What to produce:
Up to and including the line with "1.09 | 8.63 |", restate the records below word for word, beginning with their first line.

━━━━━━━━━━━━━━━━━━━━━━━━━━━━━━

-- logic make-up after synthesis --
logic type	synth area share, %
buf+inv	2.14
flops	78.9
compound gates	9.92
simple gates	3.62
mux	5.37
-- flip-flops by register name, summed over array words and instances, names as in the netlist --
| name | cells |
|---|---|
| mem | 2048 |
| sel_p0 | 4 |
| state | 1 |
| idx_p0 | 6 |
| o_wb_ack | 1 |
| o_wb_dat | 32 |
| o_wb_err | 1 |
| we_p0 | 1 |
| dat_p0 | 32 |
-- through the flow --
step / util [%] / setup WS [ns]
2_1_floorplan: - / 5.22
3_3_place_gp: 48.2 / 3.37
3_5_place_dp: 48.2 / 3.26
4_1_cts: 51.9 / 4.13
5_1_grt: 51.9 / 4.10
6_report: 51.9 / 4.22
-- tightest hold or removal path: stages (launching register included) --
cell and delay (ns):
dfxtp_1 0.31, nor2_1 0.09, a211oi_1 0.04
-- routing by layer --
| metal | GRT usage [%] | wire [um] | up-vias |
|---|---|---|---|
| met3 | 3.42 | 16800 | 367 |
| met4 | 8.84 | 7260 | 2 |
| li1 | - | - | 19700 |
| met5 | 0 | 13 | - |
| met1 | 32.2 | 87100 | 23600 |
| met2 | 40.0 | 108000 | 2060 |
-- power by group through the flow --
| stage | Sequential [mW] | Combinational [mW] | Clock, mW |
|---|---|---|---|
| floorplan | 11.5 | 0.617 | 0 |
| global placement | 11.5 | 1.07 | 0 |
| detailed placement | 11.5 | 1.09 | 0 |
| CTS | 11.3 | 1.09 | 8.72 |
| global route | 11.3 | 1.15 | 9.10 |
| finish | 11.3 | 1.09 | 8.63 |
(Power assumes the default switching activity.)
===== config.mk =====
export PLATFORM = sky130hd
export DESIGN_NAME = elm_weight_loader
export DESIGN_NICKNAME = d
export VERILOG_FILES = /design/src/rtl/elm_weight_loader.sv
export SDC_FILE = /design/constraint.sdc
export NUM_CORES = 1
export LEC_CHECK = 0
export BUFFER_PORTS_ARGS = -buffer_cell sky130_fd_sc_hd__buf_2
export CORE_ASPECT_RATIO = 1.5
export CORE_MARGIN = 2
export CORE_UTILIZATION = 30
export CTS_BUF_LIST = sky130_fd_sc_hd__clkbuf_2 sky130_fd_sc_hd__clkbuf_4 sky130_fd_sc_hd__clkbuf_8
export CTS_CLUSTER_SIZE = 40
export DETAILED_ROUTE_END_ITERATION = 7
export SYNTH_ARGS = -nofsm -noshare
export SYNTH_HDL_FRONTEND = slang
export SYNTH_SLANG_ARGS = --single-unit

===== constraint.sdc =====
create_clock -name clk -period 2.4 [get_ports clk]
set_input_delay 0.12 -clock clk [delete_from_list [all_inputs] [get_ports clk]]
set_output_delay 0.12 -clock clk [all_outputs]
set_load 0.02 [all_outputs]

━━━━━━━━━━━━━━━━━━━━━━━━━━━━━━

Exercise answer:
-- logic make-up after synthesis --
logic type	synth area share, %
buf+inv	2.14
flops	78.9
compound gates	9.92
simple gates	3.62
mux	5.37
-- flip-flops by register name, summed over array words and instances, names as in the netlist --
| name | cells |
|---|---|
| mem | 2048 |
| sel_p0 | 4 |
| state | 1 |
| idx_p0 | 6 |
| o_wb_ack | 1 |
| o_wb_dat | 32 |
| o_wb_err | 1 |
| we_p0 | 1 |
| dat_p0 | 32 |
-- through the flow --
step / util [%] / setup WS [ns]
2_1_floorplan: - / 5.22
3_3_place_gp: 48.2 / 3.37
3_5_place_dp: 48.2 / 3.26
4_1_cts: 51.9 / 4.13
5_1_grt: 51.9 / 4.10
6_report: 51.9 / 4.22
-- tightest hold or removal path: stages (launching register included) --
cell and delay (ns):
dfxtp_1 0.31, nor2_1 0.09, a211oi_1 0.04
-- routing by layer --
| metal | GRT usage [%] | wire [um] | up-vias |
|---|---|---|---|
| met3 | 3.42 | 16800 | 367 |
| met4 | 8.84 | 7260 | 2 |
| li1 | - | - | 19700 |
| met5 | 0 | 13 | - |
| met1 | 32.2 | 87100 | 23600 |
| met2 | 40.0 | 108000 | 2060 |
-- power by group through the flow --
| stage | Sequential [mW] | Combinational [mW] | Clock, mW |
|---|---|---|---|
| floorplan | 11.5 | 0.617 | 0 |
| global placement | 11.5 | 1.07 | 0 |
| detailed placement | 11.5 | 1.09 | 0 |
| CTS | 11.3 | 1.09 | 8.72 |
| global route | 11.3 | 1.15 | 9.10 |
| finish | 11.3 | 1.09 | 8.63 |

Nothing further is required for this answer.